I suffer from severe life long genetic depression, but I was depressed and on medication since my childhood- long before I was a sexual being. But from multiple medication changes to anti-depressants with no/low sexual side effects, along with numerous nerve tests, it seems that my nerves themselves are faulty since I not only cannot orgasm, but I can barely feel anything during sex. Either way I am dismissed by doctors- if it’s my nerves, there’s nothing they can do about it; if it’s the depression or the anti-depressant medications, I must be medicated for life like a diabetic must have insulin and so there’s nothing they can do about it.
I am upfront about it to potential partners but it’s often a dealbreaker.

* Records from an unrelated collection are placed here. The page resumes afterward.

==> config.mk <==
export PLATFORM = sky130hd
export DESIGN_NAME = pfm_buck_ctrl
export DESIGN_NICKNAME = d
export VERILOG_FILES = /design/src/rtl/pfm_pkg.sv /design/src/rtl/pfm_sample_gate.sv /design/src/rtl/pfm_ontime_sel.sv /design/src/rtl/pfm_unit_timer.sv /design/src/rtl/pfm_seq.sv /design/src/rtl/pfm_buck_ctrl.sv
export SDC_FILE = /design/constraint.sdc
export NUM_CORES = 1
export LEC_CHECK = 0
export BUFFER_PORTS_ARGS = -buffer_cell sky130_fd_sc_hd__buf_2
export CORE_MARGIN = 1.5
export CORE_UTILIZATION = 60
export CTS_CLUSTER_SIZE = 14
export DETAILED_ROUTE_END_ITERATION = 7
export PLACE_DENSITY = 0.82
export SYNTH_ARGS = -nofsm -noshare
export SYNTH_HDL_FRONTEND = slang
export SYNTH_HIERARCHICAL = 1
export SYNTH_SLANG_ARGS = --single-unit
==> constraint.sdc <==
create_clock -name clk -period 5.4 [get_ports clk]
set_clock_uncertainty 0.1 [all_clocks]
set_input_delay 1.62 -clock clk [delete_from_list [all_inputs] [get_ports clk]]
set_output_delay 1.62 -clock clk [all_outputs]
set_load 0.1 [all_outputs]
==> src/rtl/pfm_pkg.sv <==
package pfm_pkg;

   typedef enum logic [2:0] {
      ST_IDLE,
      ST_REQ,
      ST_HS,
      ST_DEAD,
      ST_LS,
      ST_REL
   } pfm_state_e;

   localparam int unsigned PFM_CODES  = 16;
   localparam int unsigned PFM_UNIT_W = 5;

   // Low-side units per setpoint code for an 8-unit high-side phase, entry 15 first.
   localparam logic [PFM_CODES*PFM_UNIT_W-1:0] PFM_LS_DEFAULT = {
      5'd14, 5'd13, 5'd13, 5'd12, 5'd11, 5'd10, 5'd9, 5'd8,
      5'd8,  5'd7,  5'd6,  5'd5,  5'd4,  5'd3,  5'd3, 5'd2
   };

endpackage

==> src/rtl/pfm_sample_gate.sv <==
module pfm_sample_gate (
   input  logic clk,
   input  logic rst_n,
   input  logic samp_tick,
   input  logic cmp_above,
   input  logic idle,
   output logic start
);
   logic armed_q;

   // The strobe only counts when the sequencer is idle; anything else is dropped.
   always_ff @(posedge clk or negedge rst_n) begin
      if (!rst_n) armed_q <= 1'b0;
      else        armed_q <= 1'b1;
   end

   assign start = armed_q & idle & samp_tick & cmp_above;
endmodule

==> src/rtl/pfm_ontime_sel.sv <==
module pfm_ontime_sel #(
   parameter int unsigned UNIT_W  = 5,
   parameter int unsigned CODES   = 16,
   parameter bit          LUT_REG = 1'b1,
   parameter logic [CODES*UNIT_W-1:0] LS_TABLE = '0,
   localparam int unsigned CODE_W = $clog2(CODES)
) (
   input  logic              clk,
   input  logic              rst_n,
   input  logic              capture,
   input  logic [CODE_W-1:0] code,
   output logic [UNIT_W-1:0] ls_units
);
   generate
      if (LUT_REG) begin : g_store_units
         logic [UNIT_W-1:0] units_q;
         always_ff @(posedge clk or negedge rst_n) begin
            if (!rst_n)       units_q <= '0;
            else if (capture) units_q <= LS_TABLE[code*UNIT_W +: UNIT_W];
         end
         assign ls_units = units_q;
      end else begin : g_store_code
         logic [CODE_W-1:0] code_q;
         always_ff @(posedge clk or negedge rst_n) begin
            if (!rst_n)       code_q <= '0;
            else if (capture) code_q <= code;
         end
         assign ls_units = LS_TABLE[code_q*UNIT_W +: UNIT_W];
      end
   endgenerate
endmodule
### src/rtl/tdt_prescaler.sv
module tdt_prescaler #(
    parameter int PRE_W = 8
) (
    input  logic             clk,
    input  logic             rst_n,
    input  logic             phase_clr,
    input  logic             run,
    input  logic [PRE_W-1:0] ratio,
    output logic             tick
);

    logic [PRE_W-1:0] phase_q;
    logic             at_end;

    assign at_end = (phase_q == ratio);

    always_ff @(posedge clk) begin
        if (!rst_n) begin
            phase_q <= '0;
        end else if (phase_clr || !run || at_end) begin
            phase_q <= '0;
        end else begin
            phase_q <= phase_q + 1'b1;
        end
    end

    assign tick = run && !phase_clr && at_end;

endmodule

### src/rtl/tdt_counter.sv
module tdt_counter #(
    parameter int CNT_W = 24
) (
    input  logic             clk,
    input  logic             rst_n,
    input  logic             load,
    input  logic             tick,
    input  logic             periodic,
    input  logic [CNT_W-1:0] init,
    output logic [CNT_W-1:0] count,
    output logic             underflow
);

    logic [CNT_W-1:0] count_q;
    logic             is_zero;

    assign is_zero   = (count_q == '0);
    assign underflow = tick && is_zero;

    always_ff @(posedge clk) begin
        if (!rst_n) begin
            count_q <= '0;
        end else if (load) begin
            count_q <= init;
        end else if (tick) begin
            if (is_zero) begin
                count_q <= periodic ? init : '0;
            end else begin
                count_q <= count_q - 1'b1;
            end
        end
    end

    assign count = count_q;

endmodule
**config.mk**
```make
export PLATFORM = sky130hd
export DESIGN_NAME = pwh_top
export DESIGN_NICKNAME = d
export VERILOG_FILES = /design/src/rtl/pwh_pkg.sv /design/src/rtl/pwh_rst_sync.sv /design/src/rtl/pwh_stage.sv /design/src/rtl/pwh_addr.sv /design/src/rtl/pwh_wait.sv /design/src/rtl/pwh_top.sv
export SDC_FILE = /design/constraint.sdc
export NUM_CORES = 1
export LEC_CHECK = 0
export ABC_AREA = 1
export BUFFER_PORTS_ARGS = -buffer_cell sky130_fd_sc_hd__buf_2
export CAP_MARGIN = 15
export CELL_PAD_IN_SITES_DETAIL_PLACEMENT = 1
export CELL_PAD_IN_SITES_GLOBAL_PLACEMENT = 1
export CORE_MARGIN = 4
export CORE_UTILIZATION = 40
export CTS_CLUSTER_DIAMETER = 30
export CTS_CLUSTER_SIZE = 10
export DETAILED_ROUTE_END_ITERATION = 16
export PLACE_DENSITY_LB_ADDON = 0.08
export SLEW_MARGIN = 10
export SYNTH_ARGS = -nofsm -noshare
export SYNTH_HDL_FRONTEND = slang
export SYNTH_SLANG_ARGS = --single-unit
```
**constraint.sdc**
```tcl
create_clock -name clk -period 3.8 [get_ports clk]
set_clock_uncertainty 0.05 [all_clocks]
set_input_delay 0.76 -clock clk [delete_from_list [all_inputs] [get_ports clk]]
set_output_delay 0.76 -clock clk [all_outputs]
set_load 0.01 [all_outputs]
```
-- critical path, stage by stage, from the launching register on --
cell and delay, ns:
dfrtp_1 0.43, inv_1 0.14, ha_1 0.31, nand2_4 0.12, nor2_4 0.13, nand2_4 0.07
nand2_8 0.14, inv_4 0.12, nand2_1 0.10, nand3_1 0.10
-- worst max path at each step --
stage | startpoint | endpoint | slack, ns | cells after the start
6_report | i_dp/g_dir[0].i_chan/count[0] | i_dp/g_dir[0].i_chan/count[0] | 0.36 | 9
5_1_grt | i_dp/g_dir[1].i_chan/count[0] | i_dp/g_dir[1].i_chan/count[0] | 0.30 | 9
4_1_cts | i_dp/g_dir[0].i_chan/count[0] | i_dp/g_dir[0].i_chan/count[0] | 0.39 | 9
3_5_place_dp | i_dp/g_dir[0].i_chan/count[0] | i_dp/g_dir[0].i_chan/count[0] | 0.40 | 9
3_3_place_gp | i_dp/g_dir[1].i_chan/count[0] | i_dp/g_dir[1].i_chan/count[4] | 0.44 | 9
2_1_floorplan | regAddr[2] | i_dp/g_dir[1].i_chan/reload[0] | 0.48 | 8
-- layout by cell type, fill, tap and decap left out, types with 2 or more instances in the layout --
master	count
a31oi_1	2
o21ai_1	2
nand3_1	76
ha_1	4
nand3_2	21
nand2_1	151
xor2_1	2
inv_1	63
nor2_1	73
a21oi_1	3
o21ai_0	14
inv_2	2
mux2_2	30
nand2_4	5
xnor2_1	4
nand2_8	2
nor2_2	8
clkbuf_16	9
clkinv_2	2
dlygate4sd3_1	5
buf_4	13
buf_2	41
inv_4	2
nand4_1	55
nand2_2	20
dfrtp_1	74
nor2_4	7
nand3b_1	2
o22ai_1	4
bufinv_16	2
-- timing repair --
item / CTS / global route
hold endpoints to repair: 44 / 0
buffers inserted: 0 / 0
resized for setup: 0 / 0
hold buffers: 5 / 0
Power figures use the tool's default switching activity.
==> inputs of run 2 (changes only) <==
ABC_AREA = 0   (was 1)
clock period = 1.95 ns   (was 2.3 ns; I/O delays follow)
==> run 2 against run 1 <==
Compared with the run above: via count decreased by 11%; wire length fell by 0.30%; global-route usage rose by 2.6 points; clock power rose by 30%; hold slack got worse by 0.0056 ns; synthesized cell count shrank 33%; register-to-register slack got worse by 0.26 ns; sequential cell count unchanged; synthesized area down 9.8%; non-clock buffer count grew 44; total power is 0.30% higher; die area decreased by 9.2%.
[src/rtl/txcs_pkg.sv]
package txcs_pkg;
  typedef enum logic {
    ST_SCAN = 1'b0,
    ST_REQ  = 1'b1
  } txcs_state_t;

  localparam logic [2:0] CODE_DONE  = 3'b000;
  localparam logic [2:0] CODE_ABORT = 3'b111;
endpackage

[src/rtl/txcs_rr_ptr.sv]
module txcs_rr_ptr #(
  parameter int NQ = 4,
  localparam int QW = (NQ > 1) ? $clog2(NQ) : 1
) (
  input  logic          clk,
  input  logic          rst_n,
  input  logic          adv,
  output logic [QW-1:0] ptr
);
  logic [QW-1:0] ptr_q, ptr_nx, ptr_inc;

  generate
    if (NQ == (1 << QW)) begin : g_pow2
      assign ptr_inc = ptr_q + 1'b1;
    end else begin : g_wrap
      assign ptr_inc = (ptr_q == QW'(NQ - 1)) ? '0 : ptr_q + 1'b1;
    end
  endgenerate

  always_comb begin
    ptr_nx = ptr_q;
    if (adv) ptr_nx = ptr_inc;
  end

  always_ff @(posedge clk or negedge rst_n) begin
    if (!rst_n) ptr_q <= '0;
    else        ptr_q <= ptr_nx;
  end

  assign ptr = ptr_q;
endmodule

[src/rtl/txcs_attempt_ctr.sv]
module txcs_attempt_ctr #(
  parameter int FIRST_LIMIT = 256,
  parameter int LATER_LIMIT = 65536,
  localparam int MAXL = (LATER_LIMIT > FIRST_LIMIT) ? LATER_LIMIT : FIRST_LIMIT,
  localparam int CW   = (MAXL > 2) ? $clog2(MAXL) : 1
) (
  input  logic clk,
  input  logic rst_n,
  input  logic clr,
  input  logic inc,
  input  logic first,
  output logic exhausted
);
  localparam logic [CW-1:0] FIRST_LAST = CW'(FIRST_LIMIT - 1);
  localparam logic [CW-1:0] LATER_LAST = CW'(LATER_LIMIT - 1);

  logic [CW-1:0] cnt_q, cnt_nx;

  always_comb begin
    cnt_nx = cnt_q;
    if (clr)      cnt_nx = '0;
    else if (inc) cnt_nx = cnt_q + 1'b1;
  end

  always_ff @(posedge clk or negedge rst_n) begin
    if (!rst_n) cnt_q <= '0;
    else        cnt_q <= cnt_nx;
  end

  assign exhausted = first ? (cnt_q == FIRST_LAST) : (cnt_q == LATER_LAST);
endmodule

[src/rtl/txcs_seg_ctr.sv]
module txcs_seg_ctr #(
  parameter int SEG_W = 8
) (
  input  logic             clk,
  input  logic             rst_n,
  input  logic             load,
  input  logic [SEG_W-1:0] load_val,
  input  logic             dec,
  output logic             last
);
  logic [SEG_W-1:0] rem_q, rem_nx;

  always_comb begin
    rem_nx = rem_q;
    if (load)     rem_nx = load_val;
    else if (dec) rem_nx = rem_q - 1'b1;
  end

  always_ff @(posedge clk or negedge rst_n) begin
    if (!rst_n) rem_q <= '0;
    else        rem_q <= rem_nx;
  end

  assign last = (rem_q <= SEG_W'(1));
endmodule

[src/rtl/txcs_sched.sv]
module txcs_sched
  import txcs_pkg::*;
#(
  parameter int NQ          = 4,
  parameter int SEG_W       = 8,
  parameter int FIRST_LIMIT = 256,
  parameter int LATER_LIMIT = 65536,
  localparam int QW = (NQ > 1) ? $clog2(NQ) : 1
) (
  input  logic                clk,
  input  logic                rst_n,
  input  logic [NQ-1:0]       q_valid,
  input  logic [NQ*SEG_W-1:0] q_segs,
  output logic                cred_req,
  input  logic                cred_gnt,
  output logic                seg_issue,
  output logic [QW-1:0]       seg_qidx,
  output logic                seg_first,
  output logic                cmp_we,
  output logic [QW-1:0]       cmp_qidx,
  output logic [2:0]          cmp_code
);
  logic [SEG_W-1:0] segs_arr [NQ];

  genvar gi;
  generate
    for (gi = 0; gi < NQ; gi++) begin : g_unpack
      assign segs_arr[gi] = q_segs[gi*SEG_W +: SEG_W];
    end
  endgenerate

  txcs_state_t   state_q, state_nx;
  logic          first_q, first_nx;
  logic          cmp_we_q, cmp_we_nx;
  logic [QW-1:0] cmp_qidx_q;
  logic [2:0]    cmp_code_q, cmp_code_nx;

  logic [QW-1:0] ptr;
  logic start, skip, miss, give_up, grant_more, grant_last, adv;
  logic last_seg, exhausted;

  txcs_rr_ptr #(.NQ(NQ)) u_ptr (
    .clk(clk), .rst_n(rst_n), .adv(adv), .ptr(ptr)
  );

  txcs_seg_ctr #(.SEG_W(SEG_W)) u_seg (
    .clk(clk), .rst_n(rst_n), .load(start), .load_val(segs_arr[ptr]),
    .dec(grant_more), .last(last_seg)
  );

  txcs_attempt_ctr #(.FIRST_LIMIT(FIRST_LIMIT), .LATER_LIMIT(LATER_LIMIT)) u_att (
    .clk(clk), .rst_n(rst_n), .clr(start | grant_more),
    .inc(miss & ~exhausted), .first(first_q), .exhausted(exhausted)
  );

  assign cred_req  = (state_q == ST_REQ);
  assign seg_issue = cred_req & cred_gnt;
  assign seg_qidx  = ptr;
  assign seg_first = first_q;

  always_comb begin
    start      = (state_q == ST_SCAN) & q_valid[ptr];
    skip       = (state_q == ST_SCAN) & ~q_valid[ptr] & (|q_valid);
    miss       = cred_req & ~cred_gnt;
    give_up    = miss & exhausted;
    grant_last = seg_issue & last_seg;
    grant_more = seg_issue & ~last_seg;
    adv        = skip | grant_last | give_up;

    state_nx = state_q;
    if (start)                        state_nx = ST_REQ;
    else if (grant_last || give_up)   state_nx = ST_SCAN;

    first_nx = first_q;
    if (start)           first_nx = 1'b1;
    else if (grant_more) first_nx = 1'b0;

    cmp_we_nx   = grant_last | (give_up & ~first_q);
    cmp_code_nx = grant_last ? CODE_DONE : CODE_ABORT;
  end

  always_ff @(posedge clk or negedge rst_n) begin
    if (!rst_n) begin
      state_q  <= ST_SCAN;
      first_q  <= 1'b0;
      cmp_we_q <= 1'b0;
    end else begin
      state_q  <= state_nx;
      first_q  <= first_nx;
      cmp_we_q <= cmp_we_nx;
    end
  end

  always_ff @(posedge clk or negedge rst_n) begin
    if (!rst_n) begin
      cmp_qidx_q <= '0;
      cmp_code_q <= CODE_DONE;
    end else if (cmp_we_nx) begin
      cmp_qidx_q <= ptr;
      cmp_code_q <= cmp_code_nx;
    end
  end

  assign cmp_we   = cmp_we_q;
  assign cmp_qidx = cmp_qidx_q;
  assign cmp_code = cmp_code_q;
endmodule

[config.mk]
export PLATFORM = sky130hd
export DESIGN_NAME = txcs_sched
export DESIGN_NICKNAME = d
export VERILOG_FILES = /design/src/rtl/txcs_pkg.sv /design/src/rtl/txcs_rr_ptr.sv /design/src/rtl/txcs_attempt_ctr.sv /design/src/rtl/txcs_seg_ctr.sv /design/src/rtl/txcs_sched.sv
export SDC_FILE = /design/constraint.sdc
export NUM_CORES = 1
export LEC_CHECK = 0
export ABC_AREA = 1
export ABC_CLOCK_PERIOD_IN_PS = 3500
export BUFFER_PORTS_ARGS = -buffer_cell sky130_fd_sc_hd__buf_2
export CORE_MARGIN = 8
export CORE_UTILIZATION = 45
export CTS_CLUSTER_SIZE = 25
export DETAILED_ROUTE_END_ITERATION = 12
export GPL_TIMING_DRIVEN = 0
export PLACE_DENSITY = 0.68
export SLEW_MARGIN = 20
export SYNTH_ARGS = -nofsm -noshare
export SYNTH_HDL_FRONTEND = slang
export SYNTH_SLANG_ARGS = --single-unit
export TNS_END_PERCENT = 10
[constraint.sdc]
create_clock -name clk -period 3.5 [get_ports clk]
set_input_delay 0.875 -clock clk [delete_from_list [all_inputs] [get_ports clk]]
set_output_delay 0.875 -clock clk [all_outputs]
set_load 0.01 [all_outputs]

Think of how it feels to watch passionate sex scenes in movies, or read passages like these in Naomi Wolf’s book: “All women are potentially multiorgasmic, so the mystical or transcendental potential of female sexuality described also allows women to connect often, and in a unique way, even if just for brief moments, with experiences of a shining, “divine,” or greater self or with a sense of the connection among all things. Producing stimulation necessary for these mind states is part of the evolutionary task of the vagina;” or, “Such heightened moments of sexual sensibility lead to a woman’s awareness that she is in a state of a kind of perfection, in harmony with and in connection with the world… after orgasm, I would see colors as if there were brighter; and the details of beauty of the natural world would seem sharper and more compelling. I would feel the connections between things more distinctly for a few hours afterward; my mood would lift… the sense of deep emotional union, of postcoital creative euphoria, of joy with one’s self and with one’s lover, of confidence and volubility and the sense that all was well in some existential way…”
Just to show you how dead on accurate David and Ana were to capturing how it feels to be unable to experience orgasms, I will include a passage I wrote in my journal:
“The part of me I most mourn the loss of with this long list of health issues that continue to plague my life is the loss of something I never had in the first place. The most basic human feeling, the most primitive human experience- that of a sexual being- is something I have never been and never can be. The depression already steals from me basic human emotion and connection, yet my nerves further rob me of basic human physical sensation. What is considered the ultimate sensation that is possible to feel, I will never experience. I am broken, not whole. I will never have that moment of escape from the world and all of its pain, that ultimate connection to a lover, the ecstasy of feeling alive. And it’s not just he peak I will never feel, I can’t even enjoy the build up. I am numb. Like a corpse. Is it worse losing something you at least had the chance to feel, or never having the opportunity to feel it once?”